What you should do: In the records below, find the lines that include "family" and copy each.

:::

`src/hw/rtl/atbrm_pkg.sv`:
```
// shared types, constants and helpers of the block run mapper
package atbrm_pkg;

    localparam int LIST_DEPTH_DEF    = 32;
    localparam int TABLE_ENTRIES_DEF = 192;

    localparam int BLOCK_W    = 16;
    localparam int PAGE_W     = 18;
    localparam int IDX_W      = 8;
    localparam int MODE_W     = 9;
    localparam int KIND_W     = 2;
    localparam int EXP_W      = 5;
    localparam int LEN_W      = 6;
    localparam int LIMIT_W    = 6;
    localparam int CFG_IDX_W  = 2;
    localparam int CFG_DATA_W = 18;

    localparam logic [KIND_W-1:0] KIND_ENTRY = 2'd0;
    localparam logic [KIND_W-1:0] KIND_FILL  = 2'd1;
    localparam logic [KIND_W-1:0] KIND_FAIL  = 2'd2;

    localparam logic [CFG_IDX_W-1:0] REG_BASE_PAGE  = 2'd0;
    localparam logic [CFG_IDX_W-1:0] REG_LIST_LIMIT = 2'd1;

    localparam logic [MODE_W-1:0] MODE_FIRST = 9'h130;
    localparam logic [MODE_W-1:0] MODE_BASE  = 9'h030;

    localparam logic [EXP_W-1:0]     EXP_MAX       = 5'd17;
    localparam logic [PAGE_W-1:0]    BASE_PAGE_RST = 18'd1;
    localparam logic [LIMIT_W-1:0]   LIMIT_RST     = 6'd32;

    // one step of the run walk: compare a stored block with its successor
    typedef struct packed {
        logic [BLOCK_W-1:0] prev;
        logic [BLOCK_W-1:0] cur;
        logic [LEN_W-1:0]   len;
        logic [EXP_W-1:0]   e;
        logic [EXP_W-1:0]   maxe;
        logic               more;
    } step_in_t;

    typedef struct packed {
        logic             go;
        logic [LEN_W-1:0] len;
        logic [EXP_W-1:0] e;
    } step_out_t;

    // trailing zero count of a page, saturating at 17
    function automatic logic [EXP_W-1:0] align_exp(input logic [PAGE_W-1:0] page);
        logic [EXP_W-1:0] e;
        e = EXP_MAX;
        for (int k = 16; k >= 0; k--)
        begin
            if (page[k])
            begin
                e = EXP_W'(k);
            end
        end
        return e;
    endfunction

endpackage

```
`src/hw/rtl/atbrm_step.sv`:
```
// shared run-walk unit: successor compare, run length and size exponent update
module atbrm_step
    import atbrm_pkg::*;
(
    input  step_in_t  step_i,
    output step_out_t step_o
);

    logic             chain;
    logic             go;
    logic [LEN_W:0]   len_nx;
    logic [LEN_W:0]   mask;

    assign chain  = ({1'b0, step_i.prev} + 17'd1) == {1'b0, step_i.cur};
    assign go     = step_i.more && (step_i.e < step_i.maxe) && chain;
    assign len_nx = {1'b0, step_i.len} + (LEN_W+1)'(1);
    // low e+1 bits of the new length all zero: run doubled
    assign mask   = ({{(LEN_W-1){1'b0}}, 2'b10} << step_i.e) - (LEN_W+1)'(1);

    always_comb
    begin
        step_o.go  = go;
        step_o.len = go ? len_nx[LEN_W-1:0] : step_i.len;
        step_o.e   = (go && ((len_nx & mask) == '0)) ? step_i.e + EXP_W'(1) : step_i.e;
    end

endmodule

```
`config.mk`:
```
export PLATFORM = sky130hd
export DESIGN_NAME = atbrm_step
export DESIGN_NICKNAME = d
export VERILOG_FILES = /design/src/hw/rtl/atbrm_pkg.sv /design/src/hw/rtl/atbrm_step.sv
export SDC_FILE = /design/constraint.sdc
export NUM_CORES = 1
export LEC_CHECK = 0
export ABC_AREA = 1
export BUFFER_PORTS_ARGS = -buffer_cell sky130_fd_sc_hd__clkbuf_2
export CAP_MARGIN = 20
export CORE_ASPECT_RATIO = 1.25
export CORE_MARGIN = 4
export CORE_UTILIZATION = 47
export DETAILED_ROUTE_END_ITERATION = 8
export PLACE_DENSITY_LB_ADDON = 0.1
export REMOVE_ABC_BUFFERS = 1
export SLEW_MARGIN = 20
export SYNTH_ARGS = -nofsm -noshare
export SYNTH_HDL_FRONTEND = slang
export SYNTH_SLANG_ARGS = --single-unit
export TNS_END_PERCENT = 10
```
`constraint.sdc`:
```
create_clock -name vclk -period 1.65
set_input_delay 0.0825 -clock vclk [all_inputs]
set_output_delay 0.0825 -clock vclk [all_outputs]
set_load 0.03 [all_outputs]
```
==> results of run 1 <==
==> cell usage in the layout (no fill, tap or decap), types with 2 or more instances in the layout <==
| cell type | instances |
|---|---|
| nand3_1 | 17 |
| ha_4 | 2 |
| xor2_1 | 10 |
| nand3_2 | 4 |
| ha_1 | 4 |
| clkbuf_2 | 45 |
| nor2_1 | 25 |
| ha_2 | 2 |
| nand3b_1 | 4 |
| buf_6 | 3 |
| or2_2 | 4 |
| o21bai_4 | 2 |
| buf_8 | 10 |
| inv_2 | 4 |
| nand2_2 | 22 |
| inv_1 | 39 |
| xnor2_1 | 9 |
| o21ai_1 | 2 |
| nor2_4 | 12 |
| nand2_1 | 104 |
| nand3_4 | 2 |
| nand2_4 | 5 |
| buf_4 | 35 |
| nor2_2 | 6 |
| nand4_1 | 14 |
==> through the flow <==
step,worst slack [ns],power (uW)
2_1_floorplan,-0.0273,266
3_3_place_gp,-0.241,462
3_5_place_dp,-0.336,470
4_1_cts,-0.106,519
5_1_grt,-0.222,632
6_report,-0.137,575
==> what timing repair did <==
action	in CTS	in global routing
endpoints found under the setup margin	12	12
pin swaps	16	40
resized for setup	41	66
setup buffers	3	1
gates cloned	0	0
==> worst min-delay path by stage <==
stage | endpoint | slack [ns] | cells past startpoint
floorplan | step_o[0] | 0.39 | 2
global placement | step_o[6] | 0.53 | 4
detailed placement | step_o[6] | 0.54 | 4
CTS | step_o[6] | 0.53 | 4
global route | step_o[9] | 0.55 | 4
finish | step_o[6] | 0.52 | 4
==> cell type report <==
cell class | count | area (um^2) | area share
Tap cell | 36 | 45.0 | 0.0183
Inverter | 45 | 179 | 0.0727
Timing Repair Buffer | 94 | 679 | 0.276
Multi-Input combinational cell | 257 | 1560 | 0.633
==> routing by layer <==
metal  up-vias  wire length, um  global-route usage
li1       1129                -                   -
met1       972             1950               0.241
met2        69             2710               0.430
met3        17              257              0.0126
met4         0              187              0.0428
met5         -                0                   0
==> worst max-delay path: cells and delay by family <==
family / cells / cell delay (ns)
buf+inv: 4 / 0.50
simple gates: 9 / 1.11
==> report_power, final <==
part / switching [uW] / internal, uW
combinational: 314 / 262
clock: 0 / 0
sequential: 0 / 0
==> cell families (layout without fill, tap and decap cells) <==
group,count (synthesis),after routing,synth area share
xor+xnor,20,20,0.123
buf+inv,49,139,0.128
simple gates,221,221,0.645
fa+ha+maj,8,8,0.0654
compound gates,8,8,0.0376
==> out/metrics.yaml, run 1 <==
max_freq_ghz: 0.560
post-route-period-util: 1.08
setup_tns_ns: -1.02
start_util: 0.505
fill_cells: 222
dpl_cell_area_um2: 2070
grt_overflow: 0
start_kind: "primary input"
holdWs_ns: 0.516
die_h_um: 71.8
finalNonFillerCells: 432
netlist_instances: 306
vias: 2187
clockBufferCount: 0
max_cap_viol_count: 0
grt_max_degree: 9
path_class: "primary input to output pin"
finish.utilization: 0.813
slowest_stage: "nor2_1"
syn_to_final_growth_pct: 60.9
place_inst: 428
layout-drive-gt1-share: 0.407
die_area_um2: 4240
core_um2: 3030
antenna_cells: 0
relSlewSlack: 0.737
grt_pass1_wl_um: 7710
rsz0062_at_grt: "yes"
violations: "setup timing"
grt_pass1_vias: 1993
fin_nets: 455
drt_iter0_markers: 127
hold_path.class: "primary input to output pin"
portBuffers: 61
crit_end: "step_o[4]"
hold_buffers: 0
worstSetupStartpoint: "step_i[7]"
yosys.area.top_type_share: 0.314
slew_violations: 0
firstDrtPassIters: 4
synthMostInstantiatedCell: "nand2_1"
drt-total-wl_um: 5100
yosys-top-cells-area: "nand2_1 (31%), inv_1 (10%), nor2_1 (8.6%)"
viasPerCell: 5.06
synth_common_cells: "nand2_1 (128), inv_1 (42), nor2_1 (35)"
antenna_left: 0
syn_avg_cell_area_um2: 5.00
required_ns: 1.57
cp_max_fo: 6
p_leak_uw: 0.00139
cp.arrival_ns: 1.70
end_kind: "output pin"
ios: 61
worstMarginPinSlew_ns: 0.392
cpPeakStageDelay_ns: 0.20
hold_violations: 0
layout_setup_ws_ns: -0.137
hp-start: "step_i[12]"
outcome: "finished, violations left"
ff_latch_area_um2: 0
antenna_found_initial: 0
postLayoutCellArea_um2: 2460
syn_area_um2: 1530
ir_worst_vdd_mv: 0.156
grt_usage: 0.216
die_w_um: 59.0
flops_and_latches: 0
setup_viol: 12
synth-seq-area-share: 0
final.min_clock_period_ns: 1.79
dp_hpwl_um: 3840
p_per_area_nw_per_um2: 234
path_cells: "buf_4 > buf_4 > inv_1 > nand2_1 > nor2_1 > nand4_1 > nand3_1 > nand3_2 > nor2_4 > nand3_4 > nand2_2 > nand2_2 > buf_8"
yosys_warnings: 0
wl_per_cell_um: 11.8
drc: 0
synth_cell_types: 28
gp_congestion: 1.02
synth_top_cell_by_area: "nand2_1"
rows: 22
No activity file was read; power rests on OpenSTA's default activity.
**src/hw/rtl/atbrm_pkg.sv**
```systemverilog
// shared types, constants and helpers of the block run mapper
package atbrm_pkg;

    localparam int LIST_DEPTH_DEF    = 32;
    localparam int TABLE_ENTRIES_DEF = 192;

    localparam int BLOCK_W    = 16;
    localparam int PAGE_W     = 18;
    localparam int IDX_W      = 8;
    localparam int MODE_W     = 9;
    localparam int KIND_W     = 2;
    localparam int EXP_W      = 5;
    localparam int LEN_W      = 6;
    localparam int LIMIT_W    = 6;
    localparam int CFG_IDX_W  = 2;
    localparam int CFG_DATA_W = 18;

    localparam logic [KIND_W-1:0] KIND_ENTRY = 2'd0;
    localparam logic [KIND_W-1:0] KIND_FILL  = 2'd1;
    localparam logic [KIND_W-1:0] KIND_FAIL  = 2'd2;

    localparam logic [CFG_IDX_W-1:0] REG_BASE_PAGE  = 2'd0;
    localparam logic [CFG_IDX_W-1:0] REG_LIST_LIMIT = 2'd1;

    localparam logic [MODE_W-1:0] MODE_FIRST = 9'h130;
    localparam logic [MODE_W-1:0] MODE_BASE  = 9'h030;

    localparam logic [EXP_W-1:0]     EXP_MAX       = 5'd17;
    localparam logic [PAGE_W-1:0]    BASE_PAGE_RST = 18'd1;
    localparam logic [LIMIT_W-1:0]   LIMIT_RST     = 6'd32;

    // one step of the run walk: compare a stored block with its successor
    typedef struct packed {
        logic [BLOCK_W-1:0] prev;
        logic [BLOCK_W-1:0] cur;
        logic [LEN_W-1:0]   len;
        logic [EXP_W-1:0]   e;
        logic [EXP_W-1:0]   maxe;
        logic               more;
    } step_in_t;

    typedef struct packed {
        logic             go;
        logic [LEN_W-1:0] len;
        logic [EXP_W-1:0] e;
    } step_out_t;

    // trailing zero count of a page, saturating at 17
    function automatic logic [EXP_W-1:0] align_exp(input logic [PAGE_W-1:0] page);
        logic [EXP_W-1:0] e;
        e = EXP_MAX;
        for (int k = 16; k >= 0; k--)
        begin
            if (page[k])
            begin
                e = EXP_W'(k);
            end
        end
        return e;
    endfunction

endpackage

```
**src/hw/rtl/atbrm_store.sv**
```systemverilog
// block list buffer: one write port, one registered read port
module atbrm_store
    import atbrm_pkg::*;
#(
    parameter int DEPTH = LIST_DEPTH_DEF,
    parameter int AW    = $clog2(DEPTH)
)
(
    input  logic               clk,
    input  logic               wr_en,
    input  logic [AW-1:0]      wr_addr,
    input  logic [BLOCK_W-1:0] wr_data,
    input  logic [AW-1:0]      rd_addr,
    output logic [BLOCK_W-1:0] rd_data
);

    logic [BLOCK_W-1:0] mem [DEPTH];
    logic [BLOCK_W-1:0] rd_data_reg;

    always_ff @(posedge clk)
    begin
        if (wr_en)
        begin
            mem[wr_addr] <= wr_data;
        end
        rd_data_reg <= mem[rd_addr];
    end

    assign rd_data = rd_data_reg;

endmodule

```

:::

Solution below:
==> worst max-delay path: cells and delay by family <==
family / cells / cell delay (ns)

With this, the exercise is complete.